Contemporary Relevance
BigCat scenario: "Knowing but not being able to do it" is the great illusion — Wang says that is simply not real knowing. In the AI age "knowing" is cheap; only knowledge that cashes out in action is scarce. Test whether you truly understand by whether you can do it. In parenting it's even more direct: example outweighs instruction — only a parent who unites knowing and acting can raise a child who does the same.
Essence · Question
The irreplaceable insight: "to know and not act is simply not to know" — an understanding you can't enact is no understanding at all.
The thing you "obviously know" yet have never managed to do — by Wang's standard you never truly "knew" it. Do you agree?
Visualization · Where the Criterion of "Acting" Falls
All four tie "true knowing" to "acting" and reject the spectator theory of knowledge-as-mirror; they differ only in where the criterion of "acting" falls — from Peirce's experimental consequences to Wang's inward moral earnestness.
Four thinkers, one shared enemy: treating us as mirrors passively reflecting reality. Peirce at meaning, James at truth, Dewey at inquiry, Wang at virtue — each strikes through the split between "knowing" and "acting." For the "AI super-individual," this yields one hard discipline: in an age when "knowing" is dirt cheap, only knowledge that cashes out in action counts.
Deeper Reflection
Wang struck through the knowing–acting split three centuries before pragmatism. Great minds thinking alike, or a surface resemblance?
A surface resemblance with a different soul. Both reject the spectator theory and tie true knowing to action; the difference is the criterion of "acting." Pragmatism faces outward, anchored in publicly verifiable experiential consequences; Wang faces inward, anchored in the moral earnestness of conscience. The former asks "does it work?"; the latter, "does it accord with conscience?" The former might count any "effective" act as true, the latter carries a built-in moral anchor — but its weakness is the lack of external public testing.
Why is James's "useful = true" especially dangerous in the AI and post-truth age?
James tied truth to "what works" but conflated two senses of "useful": psychological comfort and predictive accuracy. Algorithms specialize in the former — beliefs that soothe, addict, and harden bias are "useful to you" yet need not be useful for predicting the world. Peirce and Dewey's antidote is to tighten "useful" to "publicly verifiable experimental consequences," not private satisfaction.
Dewey says "knowledge is a tool, not a mirror" — how does this echo the "capability" view of large AI models?
Closely. A large model has no "inner truth corresponding to reality"; its "knowing" is precisely instrumental — whether it cashes out on downstream tasks. This is thoroughgoing Deweyan instrumentalism: understanding is redefined as "the capacity to act effectively in a situation," not mirror-representation. But it leaves the Deweyan puzzle: does knowledge defined purely by "what works" miss some "truth" we still want?

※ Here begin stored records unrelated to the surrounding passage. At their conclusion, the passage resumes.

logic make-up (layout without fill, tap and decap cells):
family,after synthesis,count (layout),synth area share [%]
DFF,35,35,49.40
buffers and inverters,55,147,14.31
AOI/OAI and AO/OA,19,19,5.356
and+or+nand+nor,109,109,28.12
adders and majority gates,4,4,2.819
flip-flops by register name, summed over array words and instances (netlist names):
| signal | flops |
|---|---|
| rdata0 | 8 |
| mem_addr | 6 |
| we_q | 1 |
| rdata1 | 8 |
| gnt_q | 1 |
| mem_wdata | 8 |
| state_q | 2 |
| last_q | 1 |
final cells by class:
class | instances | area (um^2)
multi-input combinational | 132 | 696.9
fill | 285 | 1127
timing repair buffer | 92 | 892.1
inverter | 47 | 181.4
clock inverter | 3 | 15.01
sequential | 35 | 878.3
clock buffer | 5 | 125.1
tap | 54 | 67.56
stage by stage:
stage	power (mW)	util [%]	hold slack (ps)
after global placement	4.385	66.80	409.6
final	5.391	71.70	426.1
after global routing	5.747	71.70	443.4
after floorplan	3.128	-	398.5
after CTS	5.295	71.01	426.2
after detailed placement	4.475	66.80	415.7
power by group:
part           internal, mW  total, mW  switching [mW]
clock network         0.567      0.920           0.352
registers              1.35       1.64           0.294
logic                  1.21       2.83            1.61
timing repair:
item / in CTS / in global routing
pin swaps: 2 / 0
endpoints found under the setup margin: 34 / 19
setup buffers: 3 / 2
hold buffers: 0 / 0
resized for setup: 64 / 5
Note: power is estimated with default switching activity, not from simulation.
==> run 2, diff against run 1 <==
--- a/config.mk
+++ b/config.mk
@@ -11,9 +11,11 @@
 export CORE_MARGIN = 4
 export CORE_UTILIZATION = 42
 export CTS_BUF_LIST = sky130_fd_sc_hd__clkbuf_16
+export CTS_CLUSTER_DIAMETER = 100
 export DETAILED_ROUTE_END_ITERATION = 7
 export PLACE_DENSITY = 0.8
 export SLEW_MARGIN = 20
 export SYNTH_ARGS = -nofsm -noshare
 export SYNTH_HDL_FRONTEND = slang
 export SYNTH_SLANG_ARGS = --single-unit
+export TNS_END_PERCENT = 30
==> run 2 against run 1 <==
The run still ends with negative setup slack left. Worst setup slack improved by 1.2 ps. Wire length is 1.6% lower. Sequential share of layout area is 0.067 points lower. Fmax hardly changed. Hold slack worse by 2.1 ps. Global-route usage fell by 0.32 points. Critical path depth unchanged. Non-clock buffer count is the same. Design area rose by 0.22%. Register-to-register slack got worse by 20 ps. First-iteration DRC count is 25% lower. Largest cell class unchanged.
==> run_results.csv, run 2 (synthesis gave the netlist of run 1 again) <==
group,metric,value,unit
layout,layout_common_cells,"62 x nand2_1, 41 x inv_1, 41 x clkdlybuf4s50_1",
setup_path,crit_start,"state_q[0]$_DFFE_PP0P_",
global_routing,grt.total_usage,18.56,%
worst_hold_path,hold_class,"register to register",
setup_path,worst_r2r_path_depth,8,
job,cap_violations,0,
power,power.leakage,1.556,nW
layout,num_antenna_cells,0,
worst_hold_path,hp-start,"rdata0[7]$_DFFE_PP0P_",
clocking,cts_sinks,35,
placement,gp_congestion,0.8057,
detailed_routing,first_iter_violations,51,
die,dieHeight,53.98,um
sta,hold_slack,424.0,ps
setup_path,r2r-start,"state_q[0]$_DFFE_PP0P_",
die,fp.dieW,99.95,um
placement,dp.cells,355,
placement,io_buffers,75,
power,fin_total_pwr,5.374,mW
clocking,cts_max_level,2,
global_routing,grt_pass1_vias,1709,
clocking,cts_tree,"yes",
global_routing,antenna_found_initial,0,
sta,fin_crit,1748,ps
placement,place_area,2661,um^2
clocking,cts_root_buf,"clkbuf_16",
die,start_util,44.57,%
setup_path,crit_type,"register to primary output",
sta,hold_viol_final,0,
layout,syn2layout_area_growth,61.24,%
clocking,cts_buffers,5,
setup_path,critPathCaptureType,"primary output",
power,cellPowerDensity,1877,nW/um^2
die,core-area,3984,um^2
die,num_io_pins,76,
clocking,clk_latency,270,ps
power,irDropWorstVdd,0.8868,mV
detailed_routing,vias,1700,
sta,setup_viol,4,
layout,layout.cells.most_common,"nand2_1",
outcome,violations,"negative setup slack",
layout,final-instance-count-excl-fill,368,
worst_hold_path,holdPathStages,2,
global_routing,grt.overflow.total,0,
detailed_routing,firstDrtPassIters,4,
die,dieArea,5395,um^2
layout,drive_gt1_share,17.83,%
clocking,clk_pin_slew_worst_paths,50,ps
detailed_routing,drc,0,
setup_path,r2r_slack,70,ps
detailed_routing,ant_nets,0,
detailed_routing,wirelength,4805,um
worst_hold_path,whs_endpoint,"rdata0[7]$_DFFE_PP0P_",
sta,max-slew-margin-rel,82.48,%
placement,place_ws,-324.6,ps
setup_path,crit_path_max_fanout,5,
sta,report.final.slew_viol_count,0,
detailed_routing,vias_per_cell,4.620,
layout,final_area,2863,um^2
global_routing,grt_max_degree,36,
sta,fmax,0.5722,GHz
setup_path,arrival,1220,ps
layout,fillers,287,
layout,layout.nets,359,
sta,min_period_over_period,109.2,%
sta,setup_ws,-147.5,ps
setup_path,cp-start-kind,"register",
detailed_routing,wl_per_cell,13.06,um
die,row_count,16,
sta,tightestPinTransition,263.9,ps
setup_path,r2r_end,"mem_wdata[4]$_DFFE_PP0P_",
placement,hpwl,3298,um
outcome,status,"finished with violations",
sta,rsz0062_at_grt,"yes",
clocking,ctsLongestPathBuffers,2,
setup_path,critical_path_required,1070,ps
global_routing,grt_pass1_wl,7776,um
### src/rtl/lpf_capture.sv
// lpf_capture: skip settling samples, capture N filter samples into RAM, track min/max, read back in order
module lpf_capture #(
    parameter int DW    = 8,
    parameter int DEPTH = 128,
    parameter int AW    = 7,
    parameter int SKIP  = 16
) (
    input  logic          clk,
    input  logic          rst,
    input  logic [DW-1:0] in_dat,
    input  logic          in_en,
    input  logic          start,
    input  logic [AW:0]   num,
    input  logic          rd_en,
    output logic [DW-1:0] rd_dat,
    output logic          rd_vld,
    output logic          rd_last,
    output logic          busy,
    output logic          done,
    output logic [AW:0]   cap_cnt,
    output logic [DW-1:0] min_dat,
    output logic [DW-1:0] max_dat
);
    localparam logic [1:0] ST_IDLE = 2'd0;
    localparam logic [1:0] ST_SKIP = 2'd1;
    localparam logic [1:0] ST_CAP  = 2'd2;
    localparam logic [1:0] ST_DONE = 2'd3;
    localparam int SW = (SKIP > 0) ? $clog2(SKIP + 1) : 1;

    logic [1:0]    state;
    logic [AW:0]   n_tgt;
    logic [AW-1:0] rd_ptr;
    logic [SW-1:0] skip_cnt;
    logic [DW-1:0] mem [DEPTH];
    logic          idle_or_done;
    logic [AW:0]   num_clamp;

    assign idle_or_done = (state == ST_IDLE) || (state == ST_DONE);
    assign num_clamp    = (num == '0 || num > (AW+1)'(DEPTH)) ? (AW+1)'(DEPTH) : num;
    assign busy         = (state == ST_SKIP) || (state == ST_CAP);
    assign done         = (state == ST_DONE);

    // capture RAM write port, never cleared by reset
    always_ff @(posedge clk)
        if (rst && state == ST_CAP && in_en)
            mem[cap_cnt[AW-1:0]] <= in_dat;

    // control FSM, statistics and read-back port
    always_ff @(posedge clk) begin
        if (!rst) begin
            state    <= ST_IDLE;
            n_tgt    <= '0;
            rd_ptr   <= '0;
            skip_cnt <= '0;
            cap_cnt  <= '0;
            rd_dat   <= '0;
            rd_vld   <= 1'b0;
            rd_last  <= 1'b0;
            min_dat  <= '1;
            max_dat  <= '0;
        end else begin
            rd_vld  <= 1'b0;
            rd_last <= 1'b0;
            if (idle_or_done && start) begin
                n_tgt    <= num_clamp;
                cap_cnt  <= '0;
                skip_cnt <= '0;
                rd_ptr   <= '0;
                min_dat  <= '1;
                max_dat  <= '0;
                state    <= (SKIP == 0) ? ST_CAP : ST_SKIP;
            end else if (state == ST_SKIP && in_en) begin
                skip_cnt <= skip_cnt + 1'b1;
                if (skip_cnt == SW'(SKIP - 1))
                    state <= ST_CAP;
            end else if (state == ST_CAP && in_en) begin
                cap_cnt <= cap_cnt + 1'b1;
                min_dat <= (in_dat < min_dat) ? in_dat : min_dat;
                max_dat <= (in_dat > max_dat) ? in_dat : max_dat;
                if (cap_cnt + 1'b1 == n_tgt)
                    state <= ST_DONE;
            end else if (state == ST_DONE && rd_en) begin
                rd_dat  <= mem[rd_ptr];
                rd_vld  <= 1'b1;
                rd_last <= ({1'b0, rd_ptr} == n_tgt - 1'b1);
                rd_ptr  <= ({1'b0, rd_ptr} == n_tgt - 1'b1) ? '0 : rd_ptr + 1'b1;
            end
        end
    end
endmodule
**config.mk**
```make
export PLATFORM = sky130hd
export DESIGN_NAME = lcd_bus_ctrl
export DESIGN_NICKNAME = d
export VERILOG_FILES = /design/src/rtl/lcd_bus_ctrl.sv
export SDC_FILE = /design/constraint.sdc
export NUM_CORES = 1
export LEC_CHECK = 0
export CORE_ASPECT_RATIO = 0.6
export CORE_MARGIN = 2
export CORE_UTILIZATION = 29
export DETAILED_ROUTE_END_ITERATION = 10
export PLACE_DENSITY = 0.52
export SYNTH_ARGS = -nofsm -noshare
export SYNTH_HDL_FRONTEND = slang
export SYNTH_SLANG_ARGS = --single-unit
```
**constraint.sdc**
```tcl
create_clock -name clk -period 6.6 [get_ports clk]
set_clock_uncertainty 0.05 [all_clocks]
set_input_delay 1.32 -clock clk [delete_from_list [all_inputs] [get_ports clk]]
set_output_delay 1.32 -clock clk [all_outputs]
set_load 0.02 [all_outputs]
```
**src/rtl/lcd_bus_ctrl.sv**
```systemverilog
// HD44780-style LCD bus sequencer: power-up wait, fixed init
// sequence, then request-driven byte writes with full bus timing.
module lcd_bus_ctrl #(
  parameter int unsigned POWERUP_CYC   = 750000,
  parameter int unsigned SETUP_CYC     = 25,
  parameter int unsigned EN_CYC        = 25,
  parameter int unsigned HOLD_CYC      = 25,
  parameter int unsigned CMD_WAIT_CYC  = 2500,
  parameter int unsigned LONG_WAIT_CYC = 100000
) (
  input  logic       clk,
  input  logic       rst_n,
  input  logic       req_valid,
  output logic       req_ready,
  input  logic       req_rs,
  input  logic [7:0] req_data,
  output logic       init_done,
  output logic       busy,
  output logic [7:0] data,
  output logic       RS,
  output logic       RW,
  output logic       EN
);

  typedef enum logic [2:0] {
    S_POWERUP,
    S_INIT_LOAD,
    S_SETUP,
    S_PULSE,
    S_HOLD,
    S_WAIT,
    S_IDLE
  } state_t;

  state_t      state;
  state_t      state_n;
  logic [31:0] cnt;
  logic [1:0]  idx;
  logic [1:0]  idx_n;
  logic        done_n;
  logic [7:0]  init_cmd;
  logic [31:0] wait_len;
  logic        accept;

  assign req_ready = (state == S_IDLE) && init_done;
  assign busy      = (state != S_IDLE);
  assign RW        = 1'b0;
  assign accept    = req_valid && req_ready;

  // Clear and Return Home need the long execution time
  assign wait_len = (!RS && data[7:2] == 6'd0) ?
                    LONG_WAIT_CYC : CMD_WAIT_CYC;

  always_comb begin
    init_cmd = 8'h38;
    unique case (idx)
      2'd0: init_cmd = 8'h38;
      2'd1: init_cmd = 8'h0C;
      2'd2: init_cmd = 8'h01;
      2'd3: init_cmd = 8'h06;
    endcase
  end

  always_comb begin
    state_n = state;
    idx_n   = idx;
    done_n  = init_done;
    unique case (state)
      S_POWERUP: begin
        if (cnt == POWERUP_CYC - 1) begin
          state_n = S_INIT_LOAD;
          idx_n   = 2'd0;
        end
      end
      S_INIT_LOAD: state_n = S_SETUP;
      S_SETUP: begin
        if (cnt == SETUP_CYC - 1)
          state_n = S_PULSE;
      end
      S_PULSE: begin
        if (cnt == EN_CYC - 1)
          state_n = S_HOLD;
      end
      S_HOLD: begin
        if (cnt == HOLD_CYC - 1)
          state_n = S_WAIT;
      end
      S_WAIT: begin
        if (cnt == wait_len - 1) begin
          if (init_done) begin
            state_n = S_IDLE;
          end else if (idx == 2'd3) begin
            state_n = S_IDLE;
            done_n  = 1'b1;
          end else begin
            state_n = S_INIT_LOAD;
            idx_n   = idx + 2'd1;
          end
        end
      end
      S_IDLE: begin
        if (accept)
          state_n = S_SETUP;
      end
      default: state_n = S_POWERUP;
    endcase
  end

  always_ff @(posedge clk) begin
    if (!rst_n) begin
      state     <= S_POWERUP;
      cnt       <= '0;
      idx       <= '0;
      init_done <= 1'b0;
      data      <= 8'h00;
      RS        <= 1'b0;
      EN        <= 1'b0;
    end else begin
      state     <= state_n;
      cnt       <= (state_n != state) ? '0 : cnt + 32'd1;
      idx       <= idx_n;
      init_done <= done_n;
      // registered from next state so EN is glitch-free
      EN        <= (state_n == S_PULSE);
      if (state == S_INIT_LOAD) begin
        data <= init_cmd;
        RS   <= 1'b0;
      end else if (accept) begin
        data <= req_data;
        RS   <= req_rs;
      end
    end
  end

endmodule

```
==> results of run 1 <==
## final timing paths
kind	to	cells past startpoint	slack, ps
max reg2reg	cnt[1]	6	3600
min reg2reg	cnt[0]	1	460
min	cnt[0]	1	460
max	data[2]	6	3480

If "the unity of knowing and acting" holds, can AI "know"?
A lovely challenge. By Wang, knowing not realized in action is not true knowing; and AI can output vast statements it "can't act out" — it "knows" the definition of filial piety yet cannot perform it, the emptiest kind of purely symbolic "knowing." But agentic AI has begun to "act" — and as knowing and acting start to unite in it too, Wang's standard may become a yardstick for whether a machine "truly understands."